Work request = The entries are to be returned exactly as written.

Given information =
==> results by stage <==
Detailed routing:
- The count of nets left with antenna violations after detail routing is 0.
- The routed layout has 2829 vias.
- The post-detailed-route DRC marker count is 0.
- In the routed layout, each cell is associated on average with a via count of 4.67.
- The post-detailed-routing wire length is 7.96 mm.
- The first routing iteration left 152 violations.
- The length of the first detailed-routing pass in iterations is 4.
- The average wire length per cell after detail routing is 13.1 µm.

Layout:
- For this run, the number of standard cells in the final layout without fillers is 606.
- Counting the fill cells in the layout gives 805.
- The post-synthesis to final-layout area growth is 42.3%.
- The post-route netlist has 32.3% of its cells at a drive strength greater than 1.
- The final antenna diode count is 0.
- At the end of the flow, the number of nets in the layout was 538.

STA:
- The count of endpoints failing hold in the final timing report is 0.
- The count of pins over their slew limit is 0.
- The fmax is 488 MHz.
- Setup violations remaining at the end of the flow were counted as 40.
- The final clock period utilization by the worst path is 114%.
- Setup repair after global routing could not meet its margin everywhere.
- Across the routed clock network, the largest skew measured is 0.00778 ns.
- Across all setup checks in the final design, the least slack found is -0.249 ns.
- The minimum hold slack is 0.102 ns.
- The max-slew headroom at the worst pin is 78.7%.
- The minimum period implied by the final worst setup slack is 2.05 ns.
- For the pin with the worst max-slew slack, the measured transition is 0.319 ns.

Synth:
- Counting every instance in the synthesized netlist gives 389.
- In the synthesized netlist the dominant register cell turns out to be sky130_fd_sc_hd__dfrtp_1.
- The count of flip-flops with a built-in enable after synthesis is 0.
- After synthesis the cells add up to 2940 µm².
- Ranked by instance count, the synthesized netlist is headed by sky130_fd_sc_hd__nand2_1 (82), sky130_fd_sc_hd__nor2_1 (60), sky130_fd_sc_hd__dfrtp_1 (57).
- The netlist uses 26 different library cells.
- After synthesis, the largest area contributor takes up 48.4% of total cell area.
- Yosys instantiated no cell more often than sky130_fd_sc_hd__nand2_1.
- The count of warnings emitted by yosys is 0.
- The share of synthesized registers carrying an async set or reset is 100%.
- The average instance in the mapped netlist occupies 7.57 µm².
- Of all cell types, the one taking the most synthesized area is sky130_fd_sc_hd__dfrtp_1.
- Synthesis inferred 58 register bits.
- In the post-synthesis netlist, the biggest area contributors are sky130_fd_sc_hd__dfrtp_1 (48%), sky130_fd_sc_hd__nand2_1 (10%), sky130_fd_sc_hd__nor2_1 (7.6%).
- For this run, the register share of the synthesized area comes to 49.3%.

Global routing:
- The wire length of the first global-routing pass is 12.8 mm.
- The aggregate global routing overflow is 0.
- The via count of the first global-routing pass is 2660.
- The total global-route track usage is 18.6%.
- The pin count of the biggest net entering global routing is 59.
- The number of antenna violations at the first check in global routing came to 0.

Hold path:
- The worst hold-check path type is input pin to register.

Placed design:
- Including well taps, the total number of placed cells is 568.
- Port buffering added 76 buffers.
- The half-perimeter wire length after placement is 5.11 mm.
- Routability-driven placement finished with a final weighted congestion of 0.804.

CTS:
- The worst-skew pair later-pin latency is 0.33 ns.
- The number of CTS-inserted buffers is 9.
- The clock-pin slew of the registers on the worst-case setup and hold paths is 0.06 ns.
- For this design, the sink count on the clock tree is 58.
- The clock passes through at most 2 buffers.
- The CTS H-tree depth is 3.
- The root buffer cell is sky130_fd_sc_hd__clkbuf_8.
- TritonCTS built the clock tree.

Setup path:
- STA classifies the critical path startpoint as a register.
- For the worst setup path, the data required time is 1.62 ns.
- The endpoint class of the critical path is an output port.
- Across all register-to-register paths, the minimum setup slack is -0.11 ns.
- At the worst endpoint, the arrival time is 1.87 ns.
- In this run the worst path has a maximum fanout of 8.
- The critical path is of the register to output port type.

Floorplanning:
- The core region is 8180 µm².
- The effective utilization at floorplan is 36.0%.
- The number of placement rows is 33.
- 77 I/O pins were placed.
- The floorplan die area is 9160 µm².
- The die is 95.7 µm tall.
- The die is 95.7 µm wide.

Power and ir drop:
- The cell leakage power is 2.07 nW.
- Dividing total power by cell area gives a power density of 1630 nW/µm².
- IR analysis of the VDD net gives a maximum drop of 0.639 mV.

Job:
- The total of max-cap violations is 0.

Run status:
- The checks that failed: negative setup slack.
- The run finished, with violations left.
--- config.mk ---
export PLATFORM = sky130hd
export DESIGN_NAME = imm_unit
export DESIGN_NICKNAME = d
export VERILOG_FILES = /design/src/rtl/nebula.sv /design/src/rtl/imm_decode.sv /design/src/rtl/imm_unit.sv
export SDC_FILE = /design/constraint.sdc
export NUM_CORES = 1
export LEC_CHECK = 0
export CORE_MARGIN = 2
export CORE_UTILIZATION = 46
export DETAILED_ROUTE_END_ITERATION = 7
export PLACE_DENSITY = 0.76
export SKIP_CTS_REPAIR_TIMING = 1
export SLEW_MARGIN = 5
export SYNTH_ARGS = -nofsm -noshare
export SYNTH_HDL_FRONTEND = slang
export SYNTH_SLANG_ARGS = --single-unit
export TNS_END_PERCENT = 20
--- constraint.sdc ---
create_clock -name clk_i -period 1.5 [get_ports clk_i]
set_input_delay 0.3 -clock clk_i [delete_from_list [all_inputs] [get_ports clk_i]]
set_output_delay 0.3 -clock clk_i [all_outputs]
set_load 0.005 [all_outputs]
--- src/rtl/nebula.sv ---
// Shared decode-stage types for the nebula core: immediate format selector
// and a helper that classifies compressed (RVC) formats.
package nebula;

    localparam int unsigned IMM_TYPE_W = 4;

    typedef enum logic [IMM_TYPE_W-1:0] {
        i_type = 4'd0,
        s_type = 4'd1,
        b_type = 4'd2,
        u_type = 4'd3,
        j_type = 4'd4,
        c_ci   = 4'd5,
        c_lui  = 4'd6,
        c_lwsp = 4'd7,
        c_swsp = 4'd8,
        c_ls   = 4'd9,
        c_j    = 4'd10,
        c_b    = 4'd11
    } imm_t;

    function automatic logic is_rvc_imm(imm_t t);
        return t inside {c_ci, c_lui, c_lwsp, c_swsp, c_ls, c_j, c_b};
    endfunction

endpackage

Task output =
==> results by stage <==
Detailed routing:
- The count of nets left with antenna violations after detail routing is 0.
- The routed layout has 2829 vias.
- The post-detailed-route DRC marker count is 0.
- In the routed layout, each cell is associated on average with a via count of 4.67.
- The post-detailed-routing wire length is 7.96 mm.
- The first routing iteration left 152 violations.
- The length of the first detailed-routing pass in iterations is 4.
- The average wire length per cell after detail routing is 13.1 µm.

Layout:
- For this run, the number of standard cells in the final layout without fillers is 606.
- Counting the fill cells in the layout gives 805.
- The post-synthesis to final-layout area growth is 42.3%.
- The post-route netlist has 32.3% of its cells at a drive strength greater than 1.
- The final antenna diode count is 0.
- At the end of the flow, the number of nets in the layout was 538.

STA:
- The count of endpoints failing hold in the final timing report is 0.
- The count of pins over their slew limit is 0.
- The fmax is 488 MHz.
- Setup violations remaining at the end of the flow were counted as 40.
- The final clock period utilization by the worst path is 114%.
- Setup repair after global routing could not meet its margin everywhere.
- Across the routed clock network, the largest skew measured is 0.00778 ns.
- Across all setup checks in the final design, the least slack found is -0.249 ns.
- The minimum hold slack is 0.102 ns.
- The max-slew headroom at the worst pin is 78.7%.
- The minimum period implied by the final worst setup slack is 2.05 ns.
- For the pin with the worst max-slew slack, the measured transition is 0.319 ns.

Synth:
- Counting every instance in the synthesized netlist gives 389.
- In the synthesized netlist the dominant register cell turns out to be sky130_fd_sc_hd__dfrtp_1.
- The count of flip-flops with a built-in enable after synthesis is 0.
- After synthesis the cells add up to 2940 µm².
- Ranked by instance count, the synthesized netlist is headed by sky130_fd_sc_hd__nand2_1 (82), sky130_fd_sc_hd__nor2_1 (60), sky130_fd_sc_hd__dfrtp_1 (57).
- The netlist uses 26 different library cells.
- After synthesis, the largest area contributor takes up 48.4% of total cell area.
- Yosys instantiated no cell more often than sky130_fd_sc_hd__nand2_1.
- The count of warnings emitted by yosys is 0.
- The share of synthesized registers carrying an async set or reset is 100%.
- The average instance in the mapped netlist occupies 7.57 µm².
- Of all cell types, the one taking the most synthesized area is sky130_fd_sc_hd__dfrtp_1.
- Synthesis inferred 58 register bits.
- In the post-synthesis netlist, the biggest area contributors are sky130_fd_sc_hd__dfrtp_1 (48%), sky130_fd_sc_hd__nand2_1 (10%), sky130_fd_sc_hd__nor2_1 (7.6%).
- For this run, the register share of the synthesized area comes to 49.3%.

Global routing:
- The wire length of the first global-routing pass is 12.8 mm.
- The aggregate global routing overflow is 0.
- The via count of the first global-routing pass is 2660.
- The total global-route track usage is 18.6%.
- The pin count of the biggest net entering global routing is 59.
- The number of antenna violations at the first check in global routing came to 0.

Hold path:
- The worst hold-check path type is input pin to register.

Placed design:
- Including well taps, the total number of placed cells is 568.
- Port buffering added 76 buffers.
- The half-perimeter wire length after placement is 5.11 mm.
- Routability-driven placement finished with a final weighted congestion of 0.804.

CTS:
- The worst-skew pair later-pin latency is 0.33 ns.
- The number of CTS-inserted buffers is 9.
- The clock-pin slew of the registers on the worst-case setup and hold paths is 0.06 ns.
- For this design, the sink count on the clock tree is 58.
- The clock passes through at most 2 buffers.
- The CTS H-tree depth is 3.
- The root buffer cell is sky130_fd_sc_hd__clkbuf_8.
- TritonCTS built the clock tree.

Setup path:
- STA classifies the critical path startpoint as a register.
- For the worst setup path, the data required time is 1.62 ns.
- The endpoint class of the critical path is an output port.
- Across all register-to-register paths, the minimum setup slack is -0.11 ns.
- At the worst endpoint, the arrival time is 1.87 ns.
- In this run the worst path has a maximum fanout of 8.
- The critical path is of the register to output port type.

Floorplanning:
- The core region is 8180 µm².
- The effective utilization at floorplan is 36.0%.
- The number of placement rows is 33.
- 77 I/O pins were placed.
- The floorplan die area is 9160 µm².
- The die is 95.7 µm tall.
- The die is 95.7 µm wide.

Power and ir drop:
- The cell leakage power is 2.07 nW.
- Dividing total power by cell area gives a power density of 1630 nW/µm².
- IR analysis of the VDD net gives a maximum drop of 0.639 mV.

Job:
- The total of max-cap violations is 0.

Run status:
- The checks that failed: negative setup slack.
- The run finished, with violations left.
--- config.mk ---
export PLATFORM = sky130hd
export DESIGN_NAME = imm_unit
export DESIGN_NICKNAME = d
export VERILOG_FILES = /design/src/rtl/nebula.sv /design/src/rtl/imm_decode.sv /design/src/rtl/imm_unit.sv
export SDC_FILE = /design/constraint.sdc
export NUM_CORES = 1
export LEC_CHECK = 0
export CORE_MARGIN = 2
export CORE_UTILIZATION = 46
export DETAILED_ROUTE_END_ITERATION = 7
export PLACE_DENSITY = 0.76
export SKIP_CTS_REPAIR_TIMING = 1
export SLEW_MARGIN = 5
export SYNTH_ARGS = -nofsm -noshare
export SYNTH_HDL_FRONTEND = slang
export SYNTH_SLANG_ARGS = --single-unit
export TNS_END_PERCENT = 20
--- constraint.sdc ---
create_clock -name clk_i -period 1.5 [get_ports clk_i]
set_input_delay 0.3 -clock clk_i [delete_from_list [all_inputs] [get_ports clk_i]]
set_output_delay 0.3 -clock clk_i [all_outputs]
set_load 0.005 [all_outputs]
--- src/rtl/nebula.sv ---
// Shared decode-stage types for the nebula core: immediate format selector
// and a helper that classifies compressed (RVC) formats.
package nebula;

    localparam int unsigned IMM_TYPE_W = 4;

    typedef enum logic [IMM_TYPE_W-1:0] {
        i_type = 4'd0,
        s_type = 4'd1,
        b_type = 4'd2,
        u_type = 4'd3,
        j_type = 4'd4,
        c_ci   = 4'd5,
        c_lui  = 4'd6,
        c_lwsp = 4'd7,
        c_swsp = 4'd8,
        c_ls   = 4'd9,
        c_j    = 4'd10,
        c_b    = 4'd11
    } imm_t;

    function automatic logic is_rvc_imm(imm_t t);
        return t inside {c_ci, c_lui, c_lwsp, c_swsp, c_ls, c_j, c_b};
    endfunction

endpackage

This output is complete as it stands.